Advances in endocrine care of girls with Turner syndrome (TS) have been incremental, rather than fundamental. Over the past 30 years growth hormone regimens have been massaged to optimize height outcomes, with recent evidence supporting treatment initiation in the preschool years to prevent growth failure, rather than waiting for the inexorable development of short stature. Similarly, sex hormone replacement has evolved from the intentionally delayed initiation of puberty in the mid-teens, using large doses of conjugated oral estrogens extracted from the urine of pregnant mares, to more physiologically-timed administration of transdermal low-dose synthetic estradiol.

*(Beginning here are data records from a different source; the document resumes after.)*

[src/verilog/ccb_pkg.sv]
/*
  Constants, types and encodings for the processor glue block: clock
  dividers, reset stretch, vector addresses, I/O page decode.
  Assumes a single 100 MHz system clock and synchronous reset.
*/
// Behaviour
// - The block feeds a 1 MHz clock to the processor, which returns two non-overlapping phases from it.
// - Every processor read and write, including expansion bus ones, is timed by phase two; the block gates only writes by phase two, not reads.
// - The serial controller gets its own clock near 5.068 MHz, a 5 MHz source being acceptable.
// - Power-up or button drive serial reset high and processor reset low, and both release together.
// - The high serial reset returns the serial controller state machine to its initial state.
// - After processor reset release the processor fetches bytes at FFFA and FFFB as its start address.
// - Reset, NMI, IRQ and software interrupt each fetch a two-byte vector, IRQ and software sharing one.
// - Fixed vectors redirect to RAM cells set up by firmware and rewritable by users.
// - The address buffers are always enabled so the bus address follows the processor address.
// - Data buffer direction follows read/write: low carries bus to processor, high processor to bus.
// - The data buffer connects only while the low I/O data enable is asserted, otherwise it is off; processor data enable also asserts for FFFA..FFFF.
// - I/O enable and selects assert only for 0400H to 04FFH, and RAM and ROM are inhibited then.
package ccb_pkg;

  // ----------------------------------------------------------------------
  // Clock figures
  // ----------------------------------------------------------------------
  localparam int SYS_CLK_HZ     = 100_000_000;
  localparam int CPU_CLK_HZ     = 1_000_000;
  localparam int SER_CLK_HZ     = 5_000_000;
  localparam int CPU_HALF_CYC   = SYS_CLK_HZ / CPU_CLK_HZ / 2;
  localparam int SER_HALF_CYC   = SYS_CLK_HZ / SER_CLK_HZ / 2;
  localparam int DIV_W          = 6;
  localparam logic [DIV_W-1:0] CPU_HALF_LAST = DIV_W'(CPU_HALF_CYC - 1);
  localparam logic [DIV_W-1:0] SER_HALF_LAST = DIV_W'(SER_HALF_CYC - 1);
  // Gap between phases so they never overlap
  localparam logic [DIV_W-1:0] PHASE_GAP     = 6'h02;

  // ----------------------------------------------------------------------
  // Reset stretch
  // ----------------------------------------------------------------------
  localparam int RST_HOLD_US    = 100;
  localparam int RST_HOLD_CYC   = RST_HOLD_US * (SYS_CLK_HZ / 1_000_000);
  localparam int RST_W          = 24;

  // ----------------------------------------------------------------------
  // Vectors and address decode
  // ----------------------------------------------------------------------
  localparam logic [15:0] VEC_NMI_LO = 16'hFFFA;
  localparam logic [15:0] VEC_RST_LO = 16'hFFFC;
  localparam logic [15:0] VEC_IRQ_LO = 16'hFFFE;
  localparam logic [15:0] VEC_BOOT_LO = 16'hFFFA;
  localparam logic [15:0] VEC_BOOT_HI = 16'hFFFB;
  localparam logic [7:0]  IO_PAGE    = 8'h04;
  localparam logic [7:0]  ROM_BIT    = 8'h80;
  localparam int          VEC_RAM_WORDS = 8;
  localparam logic [15:0] VEC_RAM_BASE  = 16'h0200;

  typedef enum logic [1:0] {
    VEC_NMI = 2'h0,
    VEC_RST = 2'h1,
    VEC_IRQ = 2'h2
  } ccb_vec_t;

  typedef struct packed {
    logic [15:0] addr;
    logic [7:0]  wdata;
    logic        rd_wr;
  } ccb_cpu_bus_t;

  typedef struct packed {
    logic ram_sel_n;
    logic rom_sel_n;
    logic io_data_buffer_enable_n;
  } ccb_sel_t;

endpackage : ccb_pkg

[src/verilog/ccb_top.sv]
/*
  Processor glue: clocks, resets, vector redirection, address and data
  buffering toward the expansion bus.
  Assumes the processor returns phase one and two from the supplied
  clock, and the card obeys the I/O selects.
*/
module ccb_top
(
  input  wire logic        I_CLOCK,
  input  wire logic        I_RST,
  input  wire logic        i_RESET_BUTTON_N,
  input  wire logic        i_CPU_PHASE_ONE,
  input  wire logic        i_CPU_PHASE_TWO_CLOCK,
  input  wire logic [15:0] i_CPU_ADDR,
  input  wire logic [7:0]  i_CPU_DATA,
  input  wire logic        i_CPU_RD_WR,
  input  wire logic [7:0]  i_BUS_DATA,
  output logic             o_CPU_CLOCK,
  output logic             o_SER_CLOCK,
  output logic             o_SER_RESET,
  output logic             o_CPU_RESET_N,
  output logic [15:0]      o_BUS_ADDR,
  output logic [7:0]       o_BUS_DATA,
  output logic             o_BUS_DATA_OE,
  output logic [7:0]       o_CPU_DATA,
  output logic             o_CPU_DATA_OE,
  output logic             o_BUS_RD_WR,
  output logic             o_IO_DATA_BUFFER_ENABLE_N,
  output logic             o_RAM_SEL_N,
  output logic             o_ROM_SEL_N
);

  // ----------------------------------------------------------------------
  // Functions
  // ----------------------------------------------------------------------
  function automatic logic is_io_page(input logic [15:0] a);
    return a[15:8] == ccb_pkg::IO_PAGE;
  endfunction

  localparam int DIV_W_L = ccb_pkg::DIV_W;

  function automatic logic [DIV_W_L-1:0] inc(input logic [DIV_W_L-1:0] v);
    return v + 1'b1;
  endfunction

  // ----------------------------------------------------------------------
  // Input synchronisers (three stages, second and third must agree)
  // ----------------------------------------------------------------------
  logic [2:0] btn_s1_reg, btn_s2_reg, btn_s3_reg;
  logic [2:0] btn_s1_next, btn_s2_next, btn_s3_next;
  logic       btn_n_reg, btn_n_next;
  logic       ph2_reg, ph2_next;
  logic       ph1_reg, ph1_next;
  logic [2:0] raw;

  assign raw = {i_RESET_BUTTON_N, i_CPU_PHASE_TWO_CLOCK, i_CPU_PHASE_ONE};

  always_comb
  begin
    btn_s1_next  = raw;
    btn_s2_next  = btn_s1_reg;
    btn_s3_next  = btn_s2_reg;
    btn_n_next   = btn_n_reg;
    ph2_next     = ph2_reg;
    ph1_next     = ph1_reg;
    if (btn_s2_reg[2] == btn_s3_reg[2]) btn_n_next = btn_s3_reg[2];
    if (btn_s2_reg[1] == btn_s3_reg[1]) ph2_next   = btn_s3_reg[1];
    if (btn_s2_reg[0] == btn_s3_reg[0]) ph1_next   = btn_s3_reg[0];
  end

  always_ff @(posedge I_CLOCK)
  begin
    if (I_RST)
    begin
      // Idle pin levels, so no false phase edge follows reset
      btn_s1_reg  <= 3'h5;
      btn_s2_reg  <= 3'h5;
      btn_s3_reg  <= 3'h5;
      btn_n_reg   <= 1'h1;
      ph2_reg     <= 1'h0;
      ph1_reg     <= 1'h1;
    end
    else
    begin
      btn_s1_reg  <= btn_s1_next;
      btn_s2_reg  <= btn_s2_next;
      btn_s3_reg  <= btn_s3_next;
      btn_n_reg   <= btn_n_next;
      ph2_reg     <= ph2_next;
      ph1_reg     <= ph1_next;
    end
  end

  // ----------------------------------------------------------------------
  // Clock dividers
  // ----------------------------------------------------------------------
  logic [DIV_W_L-1:0] cdiv_reg, cdiv_next, sdiv_reg, sdiv_next;
  logic               cclk_reg, cclk_next, sclk_reg, sclk_next;

  always_comb
  begin
    cdiv_next = inc(cdiv_reg);
    cclk_next = cclk_reg;
    sdiv_next = inc(sdiv_reg);
    sclk_next = sclk_reg;
    if (cdiv_reg == ccb_pkg::CPU_HALF_LAST)
    begin
      cdiv_next = '0;
      cclk_next = ~cclk_reg;
    end
    // Free running, unrelated to the processor clock
    if (sdiv_reg == ccb_pkg::SER_HALF_LAST)
    begin
      sdiv_next = '0;
      sclk_next = ~sclk_reg;
    end
  end

  always_ff @(posedge I_CLOCK)
  begin
    if (I_RST)
    begin
      cdiv_reg <= '0;
      cclk_reg <= 1'h0;
      sdiv_reg <= '0;
      sclk_reg <= 1'h0;
    end
    else
    begin
      cdiv_reg <= cdiv_next;
      cclk_reg <= cclk_next;
      sdiv_reg <= sdiv_next;
      sclk_reg <= sclk_next;
    end
  end

  // ----------------------------------------------------------------------
  // Reset stretch, replaces the RC delay
  // ----------------------------------------------------------------------
  logic [ccb_pkg::RST_W-1:0] rcnt_reg, rcnt_next;
  logic                      rst_act_reg, rst_act_next;

  always_comb
  begin
    rcnt_next    = rcnt_reg;
    rst_act_next = 1'b1;
    if (!btn_n_reg)
    begin
      rcnt_next = '0;
    end
    else if (rcnt_reg != ccb_pkg::RST_W'(ccb_pkg::RST_HOLD_CYC))
    begin
      rcnt_next = rcnt_reg + 1'b1;
    end
    else
    begin
      rst_act_next = 1'b0;
    end
  end

  always_ff @(posedge I_CLOCK)
  begin
    if (I_RST)
    begin
      rcnt_reg    <= '0;
      rst_act_reg <= 1'h1;
    end
    else
    begin
      rcnt_reg    <= rcnt_next;
      rst_act_reg <= rst_act_next;
    end
  end

  // ----------------------------------------------------------------------
  // Decode, buffers, vector redirection
  // ----------------------------------------------------------------------
  ccb_pkg::ccb_sel_t   sel;
  logic                vec_hit;
  logic [2:0]          vec_idx;
  logic [7:0]          vec_rdata;
  logic                vec_we;
  logic [15:0]         addr_next;
  logic [7:0]          bdat_next, cdat_next;
  logic                boe_next, coe_next;

  // Writes land only while phase two is high, when the data is valid
  assign vec_hit  = i_CPU_ADDR >= ccb_pkg::VEC_NMI_LO;
  assign vec_idx  = i_CPU_ADDR[2:0] - ccb_pkg::VEC_NMI_LO[2:0];
  assign vec_we   = ph2_reg && i_CPU_RD_WR &&
                    i_CPU_ADDR[15:3] == ccb_pkg::VEC_RAM_BASE[15:3];

  // Vector bytes FFFA..FFFF are served from the RAM copy so handlers can
  // be swapped in without a new ROM; boot vector is FFFA/FFFB
  ccb_vec_ram u_vec_ram
  (
    .i_clk   (I_CLOCK),
    .i_we    (vec_we),
    .i_addr  (vec_we ? i_CPU_ADDR[2:0] : vec_idx),
    .i_wdata (i_CPU_DATA),
    .o_rdata (vec_rdata)
  );

  always_comb
  begin
    sel.ram_sel_n = i_CPU_ADDR[15];
    sel.rom_sel_n = !i_CPU_ADDR[15] || vec_hit;
    sel.io_data_buffer_enable_n = 1'b1;
    if (is_io_page(i_CPU_ADDR) && !rst_act_reg)
    begin
      sel.io_data_buffer_enable_n = 1'b0;
      sel.ram_sel_n = 1'b1;
      sel.rom_sel_n = 1'b1;
    end
    addr_next = i_CPU_ADDR;
    bdat_next = i_CPU_DATA;
    cdat_next = vec_hit ? vec_rdata : i_BUS_DATA;
    // Off unless I/O page; card drive is its own duty
    boe_next = !sel.io_data_buffer_enable_n && i_CPU_RD_WR && ph2_reg &&
               !ph1_reg;
    coe_next = (!sel.io_data_buffer_enable_n && !i_CPU_RD_WR) || vec_hit;
  end

  always_ff @(posedge I_CLOCK)
  begin
    if (I_RST)
    begin
      o_BUS_ADDR                <= '0;
      o_BUS_DATA                <= '0;
      o_BUS_DATA_OE             <= 1'h0;
      o_CPU_DATA                <= '0;
      o_CPU_DATA_OE             <= 1'h0;
      o_BUS_RD_WR               <= 1'h1;
      o_IO_DATA_BUFFER_ENABLE_N <= 1'h1;
      o_RAM_SEL_N               <= 1'h1;
      o_ROM_SEL_N               <= 1'h1;
      o_CPU_CLOCK               <= 1'h0;
      o_SER_CLOCK               <= 1'h0;
      o_SER_RESET               <= 1'h1;
      o_CPU_RESET_N             <= 1'h0;
    end
    else
    begin
      o_BUS_ADDR                <= addr_next;
      o_BUS_DATA                <= bdat_next;
      o_BUS_DATA_OE             <= boe_next;
      o_CPU_DATA                <= cdat_next;
      o_CPU_DATA_OE             <= coe_next;
      o_BUS_RD_WR               <= i_CPU_RD_WR;
      o_IO_DATA_BUFFER_ENABLE_N <= sel.io_data_buffer_enable_n;
      o_RAM_SEL_N               <= sel.ram_sel_n;
      o_ROM_SEL_N               <= sel.rom_sel_n;
      o_CPU_CLOCK               <= cclk_reg;
      o_SER_CLOCK               <= sclk_reg;
      o_SER_RESET               <= rst_act_reg;
      o_CPU_RESET_N             <= !rst_act_reg;
    end
  end

endmodule // ccb_top

[src/verilog/ccb_vec_ram.sv]
/*
  Small RAM holding the redirected interrupt vectors.
  Assumes one clock; read data is registered.
*/
module ccb_vec_ram
(
  input  wire logic       i_clk,
  input  wire logic       i_we,
  input  wire logic [2:0] i_addr,
  input  wire logic [7:0] i_wdata,
  output logic      [7:0] o_rdata
);

  logic [7:0] mem_reg [ccb_pkg::VEC_RAM_WORDS];

  always_ff @(posedge i_clk)
  begin
    if (i_we)
    begin
      mem_reg[i_addr] <= i_wdata;
    end
    o_rdata <= mem_reg[i_addr];
  end

endmodule // ccb_vec_ram
[config.mk]
export PLATFORM = sky130hd
export DESIGN_NAME = ccb_top
export DESIGN_NICKNAME = d
export VERILOG_FILES = /design/src/verilog/ccb_pkg.sv /design/src/verilog/ccb_top.sv /design/src/verilog/ccb_vec_ram.sv
export SDC_FILE = /design/constraint.sdc
export NUM_CORES = 1
export LEC_CHECK = 0
export ABC_AREA = 1
export BUFFER_PORTS_ARGS = -buffer_cell sky130_fd_sc_hd__buf_2
export CORE_ASPECT_RATIO = 1.25
export CORE_UTILIZATION = 40
export CTS_BUF_LIST = sky130_fd_sc_hd__clkbuf_2 sky130_fd_sc_hd__clkbuf_4 sky130_fd_sc_hd__clkbuf_8
export DETAILED_ROUTE_END_ITERATION = 8
export MAX_ROUTING_LAYER = met4
export SYNTH_ARGS = -nofsm -noshare
export SYNTH_HDL_FRONTEND = slang
export SYNTH_HIERARCHICAL = 1
export SYNTH_SLANG_ARGS = --single-unit
export TNS_END_PERCENT = 30
[constraint.sdc]
create_clock -name I_CLOCK -period 2.9 [get_ports I_CLOCK]
set_input_delay 0.145 -clock I_CLOCK [delete_from_list [all_inputs] [get_ports I_CLOCK]]
set_output_delay 0.145 -clock I_CLOCK [all_outputs]
set_load 0.02 [all_outputs]
After elaboration in Yosys (flattened, before gate mapping)
Memories as Yosys holds them, arrays and structs flattened. A register that Yosys moved wholly into a read port is not among the register bits. Index checks and enable logic that the tools add are counted.

Output and inout bits: 42. RAM bits: 64. Memories kept: 1. Register bits: 93. Input port bits: 38. Logic and storage cells: 66.

Bitwise operators: 3. Add/sub/neg operators: 4. Reduce and logical (&&, ||, !) cells: 18. Order comparisons: 1. Multiplexer cells: 6. Equal/unequal tests: 8.

Memories: u_vec_ram.mem_reg (depth 8, bits a word 8, read ports 1, clocked after memory_dff 1, write ports 1, RTL line ccb_vec_ram.sv:14) `logic [7:0] mem_reg [ccb_pkg::VEC_RAM_WORDS];`.

Operator list (number): $add 24x1->24 const B (1); $ne 24x14->1 const B (1); $ge 16x16->1 const B (1); $eq 13x7->1 const B (1); $add 6x1->6 const B (2); $eq 8x3->1 const B (1); $mux 8 (1); $reduce_or 2->1 (4); $logic_and 1x1->1 (7); $eq 6x4->1 const B (1); $eq 6x6->1 const B (1); $logic_not 1->1 (5); $mux 1 (4); $eq 1x1->1 (3); $mux 3 (1); $not 1->1 (3); $sub 3x2->3 const B (1); $logic_or 1x1->1 (2).

Longest topological paths before layout
Gate-level depths: netlist (run 1).

Word-level depth: 7. Gate-level depth with buffers: 12. Mapped depth without buffers: 12.

Hierarchy
The synthesis (run 1) kept the hierarchy.

By module, submodules not included: ccb_top (times used 1, seq. area each 1861.8 µm², cells an instance 492, area each 3716.1 µm²); ccb_vec_ram (times used 1, seq. area each 2082.0 µm², cells an instance 280, area each 2924.1 µm²).

Worst setup path before layout (run 1)
OpenSTA, ideal clock, no wires.

Kind: reg2reg. Start: reg ph2_reg. End: mem u_vec_ram.mem_reg[4][0], enable pin. Setup slack: 0.777 ns. Path buffers: 0. Required time: 2.530 ns. Data arrival time: 1.753 ns. Clock period less this slack: 2.123 ns. Setup time: 0.370 ns. Cell stages (with the launch flop): 9. Cell sequence: dfxtp_1 > nand2_1 > inv_1 > nand3_1 > o21ai_0 > inv_2 > nor2_4 > inv_2 > nor2_1.

Cells in the longest elaborated chain, start to end: 4. Elaborated cells on any way between the ends: 5. Those cells by class: 3 x mux; 2 x reduce/logical.

RTL lines: start, declared (RTL line ccb_top.sv:52) `logic ph2_reg, ph2_next;`; start signal, assigned (RTL line ccb_top.sv:89) `ph2_reg <= ph2_next;`; $logic_and 1x1->1 (*) (2 in a row) (RTL line ccb_top.sv:190) `assign vec_we = ph2_reg && i_CPU_RD_WR &&`; $mux 1 (RTL line ccb_vec_ram.sv:18) `if (i_we)`; $mux 1 (implied by the code) (RTL line ccb_vec_ram.sv:20) `mem_reg[i_addr] <= i_wdata;`; end, declared (RTL line ccb_vec_ram.sv:14).

Every way passes the cells marked *; elsewhere a longest branch is shown, timed or not.

Final worst setup path (run 1)
Start: in i_CPU_ADDR[15]. End: mem u_vec_ram.mem_reg[4][5], enable pin.

Cells in the longest elaborated chain, start to end: 4. Elaborated cells on any way between the ends: 5. Those cells by class: 1 x eq/ne; 3 x mux; 1 x reduce/logical.

RTL lines: start, declared (RTL line ccb_top.sv:14) `input wire logic [15:0] i_CPU_ADDR,`; $eq 13x7->1 (*) (RTL line ccb_top.sv:191) `i_CPU_ADDR[15:3] == ccb_pkg::VEC_RAM_BASE[15:3];`; $logic_and 1x1->1 (*) (RTL line ccb_top.sv:190); $mux 1 (RTL line ccb_vec_ram.sv:18); $mux 1 (implied by the code) (RTL line ccb_vec_ram.sv:20).

Marks and branches as above.

==> metrics.csv, run 1 <==
stage,metric,value,unit
critical_path,"slowest stage delay, CP",530,ps
critical_path,crit path max fanout,8,
routing,Starting DRT DRC Count,314,
placement,I/O Buffers,79,
sta,Fin. Hold Viols,0,
critical_path,CP Capture Type,register,
critical_path,data required time of the critical path,2980,ps
cells_and_area,Area Overhead vs Synth,20.8,%
global_route,GRT overflow,0,
routing,Vias/cell,4.55,
floorplan,full die area,0.0171,mm^2
job,Max-Cap Viols,0,
floorplan,starting density of the core,41.0,%
sta,skew final,12.7,ps
cts,CTS Hold Bufs,30,
sta,Post-Route Setup TNS,0,ps
synthesis,net count after synthesis,816,
floorplan,IO Count,80,
power_and_ir_drop,Leak,0.00355,uW
cells_and_area,"Cell Count, Final, Fillers Out",1123,
sta,Tmin final,2500,ps
sta,crit share post-route,86.1,%
synthesis,Mapped Cells,772,
synthesis,Yosys reg bits,165,
routing,drt drc,0,
synthesis,"top cells by area, synth","dfxtp_1 (30%), edfxtp_1 (29%), nand2_1 (12%), nor2_1 (6.3%), inv_1 (5.9%)",
min_path,Min-Delay Path Class,input port to register,
global_route,vias in the first global route,4841,
global_route,antenna violations before repair,0,
placement,dpl hpwl,10500,um
cts,CTS Sinks,165,
cts,CTS tree,done,
floorplan,# rows,52,
sta,Max Fclk,400,MHz
sta,pins over their slew limit,0,
synthesis,post-synth cell types,33,
placement,placed instance count,1061,
cells_and_area,ant diodes,0,
cells_and_area,Largest register FFs,64,
power_and_ir_drop,PD cells,569,mW/mm^2
synthesis,Avg Inst Size Synth,8.60,um^2
synthesis,share of the synthesized area in the top cell type,30.5,%
synthesis,synth warn,6,
cells_and_area,share of layout cells above drive strength 1,17.1,%
cts,clk_lat worst skew,450,ps
critical_path,WP data arrival,2580,ps
critical_path,cell family with most CP delay,simple AND/OR/NAND/NOR gates,
global_route,first-pass GRT wire length,24100,um
cells_and_area,nets,938,
cts,# H-tree levels,4,
critical_path,Crit path buffers/inverters,6,
power_and_ir_drop,Pwr Total,4560,uW
sta,RSZ-0062 raised after global routing,no,
floorplan,Core Region,0.0162,mm^2
routing,WL/cell,13.4,um
power_and_ir_drop,Worst VDD drop,197,uV
critical_path,worst path cell trace,dlygate4sd3_1 -> buf_2 -> inv_1 -> nand4_1 -> inv_1 -> nand3_1 -> nand2_1 -> nand2_1 -> buf_4 -> nor2_4 -> inv_2 -> nor2_1,
cts,number of gates resized after cts,0,
synthesis,synthesized area,0.00664,mm^2
routing,vias,5105,
floorplan,Die Y,146,um
sta,pin slew with the least headroom to its limit,1140,ps
sta,Rel. slew slack,23.2,%
cts,clock slew at reported path FFs,80,ps
critical_path,Startpoint Class,input port,
cts,CTS buffer count,17,
run_status,status,completed,
floorplan,Die Wd,117,um
synthesis,register area share after synthesis,59.4,%
sta,Finish-stage setup viols,0,
placement,routability cong.,0.853,
cts,CTS max path bufs,2,
critical_path,CP max stage cell,dlygate4sd3_1,
cts,Root Buffer,clkbuf_8,
global_route,gr usage total,19.4,%
critical_path,WS Path Type,input port to register,
cts,post-CTS setup buffer count,0,
global_route,largest net degree at the start of global routing,41,
routing,first-pass iteration count of the detailed router,5,
routing,"antenna viol nets, final",0,
synthesis,post-synth top area cell,dfxtp_1,
routing,WL final,15000,um
per-layer routing:
metal  GRT usage, %  share of wire [%]  vias to the layer above
li1               -                  -                     2671
met1           23.3                 44                     2295
met2           32.2                 50                      119
met3           3.65                3.6                       20
met4           6.96                1.7                        0
met5              -                  0                        -
tightest hold or removal path: stages:
cell and delay (ps):
buf_2 180, inv_1 80, nor2_1 40
stage by stage:
step | setup slack [ps] | utilization (%) | area [um^2] | hold WS [ps]
floorplan | 777 | - | 6640 | 244
global placement | 548 | 45.0 | 7290 | 331
detailed placement | 531 | 45.0 | 7290 | 337
CTS | 456 | 49.5 | 8020 | 13.5
global route | 199 | 49.5 | 8020 | 23.2
finish | 403 | 49.5 | 8020 | 27.4
final timing paths:
check	startpoint	end	slack (ps)	depth (start not counted)
worst max-delay path	i_CPU_ADDR[15]	u_vec_ram/mem_reg[4][5]	400	12
worst min-delay path	i_CPU_DATA[4]	o_BUS_DATA[4]	30	3
worst max register to register	ph2_reg	u_vec_ram/mem_reg[0][3]	510	6
worst min register to register	btn_s1_reg[0]	btn_s2_reg[0]	410	1
layout by cell type, fill, tap and decap left out, types with 4 or more instances in the layout:
cell type	Yosys	routed
nor3_1	8	8
inv_1	104	104
nand3_1	48	48
clkbuf_8	0	20
o21ai_0	20	20
xor2_1	4	4
nor2_4	4	4
nand4_1	13	13
buf_2	4	79
nor3b_1	4	4
inv_2	6	6
a21oi_1	24	24
nor2_1	111	111
dfxtp_1	101	101
buf_4	5	10
nand2_2	6	6
dlygate4sd3_1	0	30
edfxtp_1	64	64
or2_2	8	8
nand2_1	207	207
ha_1	6	6
cell usage after synthesis, drive strengths merged:
library cell and number:
nand2 214, nor2 119, inv 111, dfxtp 101
edfxtp 64, nand3 50, a21oi 26, o21ai 21
nand4 13, buf 10, or2 10, nor3 8
clkbuf 6, ha 6, nor3b 4, xor2 4
o22ai 2, a31oi 1, nor4 1, o21a 1
where the power goes:
group / switching, uW / leakage [uW] / internal [uW]
Combinational: 206 / 0.00192 / 119
Sequential: 22.1 / 0.00141 / 2460
Clock: 824 / 0.000224 / 935
Total: 1050 / 0.00355 / 3510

However, the critical insights into TS pathophysiology have come from the field of genetics. After Ford’s 1959 discovery of the underlying ‘sex chromosome anomaly’ progress was slow, with almost 40 years elapsing until identification of the first gene unequivocally implicated in the TS phenotype: the short stature homeobox-containing gene (SHOX). Recent advances have been driven by sophisticated genetic technologies focusing on 3 groups of candidates: pseudoautosomal genes, X-Y gene pairs and genes that escape X-inactivation. These approaches have identified dosage-sensitive genes associated with conditions that contribute to the morbidity and early mortality of TS, including urinary tract anomalies, autoimmune disorders, sensorineural hearing loss, premature ovarian failure and aortopathy.
One of the most striking findings has come from epigenetic analyses that have revealed generalized hypomethylation of the 45,X genome, affecting the autosomes as well as the X chromosome. In addition to disturbing the regulation of downstream gene networks, this fundamental genetic malfunction may predispose to meiotic non-disjunction, resulting in the sex chromosome aneuploidy underlying TS. Complementing the basic molecular/genetic analyses, studies of clinical cohorts provide insights into neurodevelopmental variations associated with the cognitive and behavioral profile of TS. For example, high-resolution structural MRI scans have demonstrated region-specific reduction in brain grey matter growth during the teenage years in girls with TS, with differential effects associated with parent-of-origin of the retained X chromosome. The brain volume deficit was exacerbated by estrogen deficiency, raising further concerns regarding delayed estrogen replacement in these hypogonadal girls. In another study, reduced grey matter volume was detectable as early as one year of age, indicating likely prenatal onset of the TS neuroanatomic phenotype.
Despite these significant advances, diagnosis remains delayed for many affected girls and women, undermining the potential value of early intervention strategies. Non-invasive prenatal testing has so far shown limited predictive value for TS. However, an intriguing new bioinformatic approach to aid early diagnosis uses a highly accurate computer-based tool for pattern recognition of TS facial features. Unraveling the genetic and biological basis for TS pathophysiology, accompanied by earlier identification of those who escape perinatal diagnosis, offers the opportunity to mitigate some of the multisystem problems of TS.